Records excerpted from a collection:
::::::::::

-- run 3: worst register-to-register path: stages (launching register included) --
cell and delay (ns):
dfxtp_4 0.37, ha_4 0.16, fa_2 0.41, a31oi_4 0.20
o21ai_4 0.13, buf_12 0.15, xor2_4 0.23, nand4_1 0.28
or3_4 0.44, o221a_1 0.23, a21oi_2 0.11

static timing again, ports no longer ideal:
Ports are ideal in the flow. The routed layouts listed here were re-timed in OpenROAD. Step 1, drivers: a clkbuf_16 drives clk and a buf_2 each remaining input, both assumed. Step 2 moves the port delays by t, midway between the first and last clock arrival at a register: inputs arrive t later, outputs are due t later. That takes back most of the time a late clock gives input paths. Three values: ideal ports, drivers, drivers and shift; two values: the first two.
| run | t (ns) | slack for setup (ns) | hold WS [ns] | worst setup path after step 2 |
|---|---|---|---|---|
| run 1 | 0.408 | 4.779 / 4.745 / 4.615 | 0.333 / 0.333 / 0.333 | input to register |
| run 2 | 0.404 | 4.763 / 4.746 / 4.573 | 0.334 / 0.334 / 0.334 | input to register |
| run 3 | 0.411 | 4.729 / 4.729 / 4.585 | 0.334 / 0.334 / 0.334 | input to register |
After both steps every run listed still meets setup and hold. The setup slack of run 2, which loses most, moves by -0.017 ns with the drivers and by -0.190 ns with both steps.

::::::::::

(TASK STATEMENT) Scan the data above; copy every line where "setup" appears.

(RESULT FOR THIS EXERCISE)
| run | t (ns) | slack for setup (ns) | hold WS [ns] | worst setup path after step 2 |
After both steps every run listed still meets setup and hold. The setup slack of run 2, which loses most, moves by -0.017 ns with the drivers and by -0.190 ns with both steps.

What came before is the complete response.